For over a year, educators at SCIA have taken education to a different level in the Kingdom, transcending the regimented rote learning academic style to more contemporary teaching methods that allow students to grasp relevant skillsets before they enter the workforce.
Besides the usual academic curriculum, SCIA students learn diverse relevant skills, from leadership to entrepreneurship, at a very young age at its campus located in Phnom Penh. Change is needed fast, and SCIA is doing that in its classrooms.
The dramatic changes happening at workplaces as businesses transform rapidly under the unstoppable wave of new disruptive technologies could bring significant influences on jobs and the existing workforce.
Employers and employees may be forced to revamp the way they function in the technology-driven work environment which focuses heavily on interconnectivity, automation and access to real-time data.

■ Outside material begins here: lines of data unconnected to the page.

[src/rtl/accel_cmd_issuer_if.sv]
// Host/accelerator signal bundle for the layer command issuer.
// The issuer takes the slave side; the host/accelerator model takes the master side.
interface accel_cmd_issuer_if;
    logic        start;
    logic [15:0] in_addr;
    logic [15:0] weight_addr;
    logic [15:0] out_addr;
    logic [15:0] num_in;
    logic [15:0] num_out;
    logic        add_done;
    logic        neuron_done;
    logic        Enable;
    logic [15:0] databus;
    logic        busrdwr;
    logic        DVAL;
    logic        busy;
    logic        done;
    logic        err;

    modport master (
        output start, in_addr, weight_addr, out_addr, num_in, num_out,
        output add_done, neuron_done,
        input  Enable, databus, busrdwr, DVAL, busy, done, err
    );

    modport slave (
        input  start, in_addr, weight_addr, out_addr, num_in, num_out,
        input  add_done, neuron_done,
        output Enable, databus, busrdwr, DVAL, busy, done, err
    );
endinterface

[src/rtl/accel_cmd_issuer.sv]
// Issues one layer to the MAC accelerator: enable pulse, five descriptor words,
// then one DVAL per chunk, with a watchdog guarding every accelerator handshake.
module accel_cmd_issuer #(
    parameter int PE_SIZE = 16,
    parameter int TIMEOUT = 1023
) (
    input logic               clk,
    input logic               rst,
    accel_cmd_issuer_if.slave bus
);
    typedef enum logic [2:0] {
        IDLE, CHECK, ENABLE, SEND, ARM, WAIT_ADD, FINISH, ERROR
    } state_t;

    localparam int              PE_SHIFT = $clog2(PE_SIZE);
    localparam int              WD_W     = $clog2(TIMEOUT + 1);
    localparam logic [15:0]     PE_MASK  = 16'(PE_SIZE - 1);
    localparam logic [WD_W-1:0] WD_LIMIT = WD_W'(TIMEOUT);

    state_t          state_q;
    logic [15:0]     in_addr_q, weight_addr_q, out_addr_q, num_in_q, num_out_q;
    logic [31:0]     chunk_cnt_q;
    logic [15:0]     neuron_cnt_q;
    logic [WD_W-1:0] wdog_q;
    logic [2:0]      word_q;
    logic            enable_q, busrdwr_q, dval_q, busy_q, done_q, err_q;
    logic [15:0]     databus_q;

    logic [31:0]     total_chunks_s, chunk_cnt_d;
    logic [WD_W-1:0] wdog_d;
    logic [2:0]      word_d;
    logic            bad_desc_s;

    function automatic logic [15:0] desc_word(input logic [2:0] idx,
                                              input logic [15:0] w0, w1, w2, w3, w4);
        case (idx)
            3'd0:    desc_word = w0;
            3'd1:    desc_word = w1;
            3'd2:    desc_word = w2;
            3'd3:    desc_word = w3;
            3'd4:    desc_word = w4;
            default: desc_word = 16'h0000;
        endcase
    endfunction

    assign total_chunks_s = {16'h0000, num_in_q >> PE_SHIFT} * {16'h0000, num_out_q};
    assign chunk_cnt_d    = chunk_cnt_q + 32'd1;
    assign wdog_d         = wdog_q + WD_W'(1);
    assign word_d         = word_q + 3'd1;
    assign bad_desc_s     = (num_in_q == 16'h0000) || (num_out_q == 16'h0000) ||
                            ((num_in_q & PE_MASK) != 16'h0000);

    // Layer sequencer; pulse outputs default low so they can never overlap.
    always_ff @(posedge clk or posedge rst) begin
        if (rst) begin
            state_q       <= IDLE;
            in_addr_q     <= 16'h0000;
            weight_addr_q <= 16'h0000;
            out_addr_q    <= 16'h0000;
            num_in_q      <= 16'h0000;
            num_out_q     <= 16'h0000;
            chunk_cnt_q   <= 32'd0;
            neuron_cnt_q  <= 16'd0;
            wdog_q        <= '0;
            word_q        <= 3'd0;
            enable_q      <= 1'b0;
            busrdwr_q     <= 1'b0;
            dval_q        <= 1'b0;
            databus_q     <= 16'h0000;
            busy_q        <= 1'b0;
            done_q        <= 1'b0;
            err_q         <= 1'b0;
        end else begin
            enable_q  <= 1'b0;
            busrdwr_q <= 1'b0;
            dval_q    <= 1'b0;
            databus_q <= 16'h0000;
            if ((state_q != IDLE) && bus.neuron_done) begin
                neuron_cnt_q <= neuron_cnt_q + 16'd1;
            end
            case (state_q)
                IDLE: begin
                    if (bus.start) begin
                        in_addr_q     <= bus.in_addr;
                        weight_addr_q <= bus.weight_addr;
                        out_addr_q    <= bus.out_addr;
                        num_in_q      <= bus.num_in;
                        num_out_q     <= bus.num_out;
                        chunk_cnt_q   <= 32'd0;
                        neuron_cnt_q  <= 16'd0;
                        wdog_q        <= '0;
                        word_q        <= 3'd0;
                        busy_q        <= 1'b1;
                        done_q        <= 1'b0;
                        err_q         <= 1'b0;
                        state_q       <= CHECK;
                    end
                end
                CHECK: begin
                    if (bad_desc_s) begin
                        err_q   <= 1'b1;
                        busy_q  <= 1'b0;
                        state_q <= ERROR;
                    end else begin
                        enable_q <= 1'b1;
                        state_q  <= ENABLE;
                    end
                end
                ENABLE: begin
                    busrdwr_q <= 1'b1;
                    databus_q <= in_addr_q;
                    word_q    <= 3'd0;
                    state_q   <= SEND;
                end
                SEND: begin
                    if (word_q == 3'd4) begin
                        dval_q  <= 1'b1;
                        wdog_q  <= '0;
                        state_q <= ARM;
                    end else begin
                        word_q    <= word_d;
                        busrdwr_q <= 1'b1;
                        databus_q <= desc_word(word_d, in_addr_q, weight_addr_q,
                                               out_addr_q, num_in_q, num_out_q);
                    end
                end
                // The watchdog counts cycles since the DVAL pulse, so ARM counts too.
                ARM: begin
                    wdog_q  <= wdog_d;
                    state_q <= WAIT_ADD;
                end
                WAIT_ADD: begin
                    if (bus.add_done) begin
                        chunk_cnt_q <= chunk_cnt_d;
                        wdog_q      <= '0;
                        if (chunk_cnt_d == total_chunks_s) begin
                            state_q <= FINISH;
                        end else begin
                            dval_q  <= 1'b1;
                            state_q <= ARM;
                        end
                    end else if (wdog_d >= WD_LIMIT) begin
                        err_q   <= 1'b1;
                        busy_q  <= 1'b0;
                        state_q <= ERROR;
                    end else begin
                        wdog_q <= wdog_d;
                    end
                end
                FINISH: begin
                    if (neuron_cnt_q == num_out_q) begin
                        done_q  <= 1'b1;
                        busy_q  <= 1'b0;
                        state_q <= IDLE;
                    end else if (bus.neuron_done) begin
                        wdog_q <= '0;
                    end else if (wdog_d >= WD_LIMIT) begin
                        err_q   <= 1'b1;
                        busy_q  <= 1'b0;
                        state_q <= ERROR;
                    end else begin
                        wdog_q <= wdog_d;
                    end
                end
                ERROR: begin
                    state_q <= IDLE;
                end
                default: begin
                    busy_q  <= 1'b0;
                    state_q <= IDLE;
                end
            endcase
        end
    end

    assign bus.Enable  = enable_q;
    assign bus.databus = databus_q;
    assign bus.busrdwr = busrdwr_q;
    assign bus.DVAL    = dval_q;
    assign bus.busy    = busy_q;
    assign bus.done    = done_q;
    assign bus.err     = err_q;
endmodule
[src/flat_wrapper.sv]
// flat-port wrapper written by rule: the top's interface ports become plain ports
module accel_cmd_issuer_flat 
#(
    parameter int PE_SIZE = 16,
    parameter int TIMEOUT = 1023
)
  (clk, rst, bus_start, bus_in_addr, bus_weight_addr, bus_out_addr, bus_num_in, bus_num_out, bus_add_done, bus_neuron_done, bus_Enable, bus_databus, bus_busrdwr, bus_DVAL, bus_busy, bus_done, bus_err);
  accel_cmd_issuer_if bus_i ();
  input logic clk;
  input logic rst;
  input wire logic [$bits(bus_i.start)-1:0] bus_start;
  input wire logic [$bits(bus_i.in_addr)-1:0] bus_in_addr;
  input wire logic [$bits(bus_i.weight_addr)-1:0] bus_weight_addr;
  input wire logic [$bits(bus_i.out_addr)-1:0] bus_out_addr;
  input wire logic [$bits(bus_i.num_in)-1:0] bus_num_in;
  input wire logic [$bits(bus_i.num_out)-1:0] bus_num_out;
  input wire logic [$bits(bus_i.add_done)-1:0] bus_add_done;
  input wire logic [$bits(bus_i.neuron_done)-1:0] bus_neuron_done;
  output wire logic [$bits(bus_i.Enable)-1:0] bus_Enable;
  output wire logic [$bits(bus_i.databus)-1:0] bus_databus;
  output wire logic [$bits(bus_i.busrdwr)-1:0] bus_busrdwr;
  output wire logic [$bits(bus_i.DVAL)-1:0] bus_DVAL;
  output wire logic [$bits(bus_i.busy)-1:0] bus_busy;
  output wire logic [$bits(bus_i.done)-1:0] bus_done;
  output wire logic [$bits(bus_i.err)-1:0] bus_err;
  assign bus_i.start = bus_start;
  assign bus_i.in_addr = bus_in_addr;
  assign bus_i.weight_addr = bus_weight_addr;
  assign bus_i.out_addr = bus_out_addr;
  assign bus_i.num_in = bus_num_in;
  assign bus_i.num_out = bus_num_out;
  assign bus_i.add_done = bus_add_done;
  assign bus_i.neuron_done = bus_neuron_done;
  assign bus_Enable = bus_i.Enable;
  assign bus_databus = bus_i.databus;
  assign bus_busrdwr = bus_i.busrdwr;
  assign bus_DVAL = bus_i.DVAL;
  assign bus_busy = bus_i.busy;
  assign bus_done = bus_i.done;
  assign bus_err = bus_i.err;
  accel_cmd_issuer #(.PE_SIZE(PE_SIZE), .TIMEOUT(TIMEOUT)) u_core (.clk(clk), .rst(rst), .bus(bus_i));
endmodule
[config.mk]
export PLATFORM = sky130hd
export DESIGN_NAME = accel_cmd_issuer_flat
export DESIGN_NICKNAME = d
export VERILOG_FILES = /design/src/rtl/accel_cmd_issuer_if.sv /design/src/rtl/accel_cmd_issuer.sv /design/src/flat_wrapper.sv
export SDC_FILE = /design/constraint.sdc
export NUM_CORES = 1
export LEC_CHECK = 0
export CAP_MARGIN = 20
export CORE_MARGIN = 4
export CORE_UTILIZATION = 32
export DETAILED_ROUTE_END_ITERATION = 10
export GPL_TIMING_DRIVEN = 0
export SLEW_MARGIN = 0
export SYNTH_ARGS = -nofsm -noshare
export SYNTH_HDL_FRONTEND = slang
export SYNTH_SLANG_ARGS = --single-unit
export TNS_END_PERCENT = 1
[constraint.sdc]
create_clock -name clk -period 5.2 [get_ports clk]
set_clock_uncertainty 0.05 [all_clocks]
set_input_delay 1.04 -clock clk [delete_from_list [all_inputs] [get_ports clk]]
set_output_delay 1.04 -clock clk [all_outputs]
set_load 0.05 [all_outputs]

Hence, the outlook towards the education system and human capital development needs to be viewed from a different perspective altogether.
Besides developing hard skills to meet today’s demands, graduates with soft skills are sought after. Competencies in effective communication, higher order thinking, problem-solving and teamwork are some of the soft skills that are in high demand from employers in the new-age industries.
“The world is focusing on 21st century skills. We are no longer in the traditional industrial revolution period. It is now Industrial Revolution 4.0, with companies announcing the 5G (fifth generation telecommunication services) network,” said Mr Anselm Chu, SCIA Managing Director & School Director.
He has a point. The World Economic Forum 2016 report ‘The Future of Jobs and Skills’ has cautioned of the drastic changes to come.
“By one popular estimate, 65 per cent of children entering primary school today will ultimately end up working in completely new job types that don’t yet exist,” said the report.
But are local education institutions ready to meet this challenge?
While the Kingdom’s education system has witnessed major improvements over the years, there will be a need for educators to groom graduates for the sophisticated job market.
Chu added, “The industry is transforming so fast that there is a skills gap, so companies need to invest in training the fresh graduates. Universally, every country is grappling with this problem [unable to provide skilled graduates needed by emerging industries]. Schools have to look at bigger context and not just grades and exams.”
The 21st century skills is nothing complex; it is going back to the basics. Schools can provide platforms for Communication, Collaboration and Competency.
“Communication is very important. If you cannot communicate, no one can understand you. Project work in teams, and co-curricular activities (CCAs) give opportunities for students to collaborate and learn beyond the classroom. The third is competency. Every educator must know what competencies are required to prepare students for their future,” Chu explained.
“Along with STEM (Science, Technology, Engineering & Mathematics), SCIA has listed leadership and entrepreneurship in the curriculum. You need both leadership skills and entrepreneurial mindset to deal with situations and challenges. Schools cannot solely be based on papers and academic grades. The integral part of the bigger picture is the holistic development of the student or at SCIA, the ‘holistic education learning model (HELM)’, encompassing programmes that help shape both hard and soft skills in students.” Chu concluded.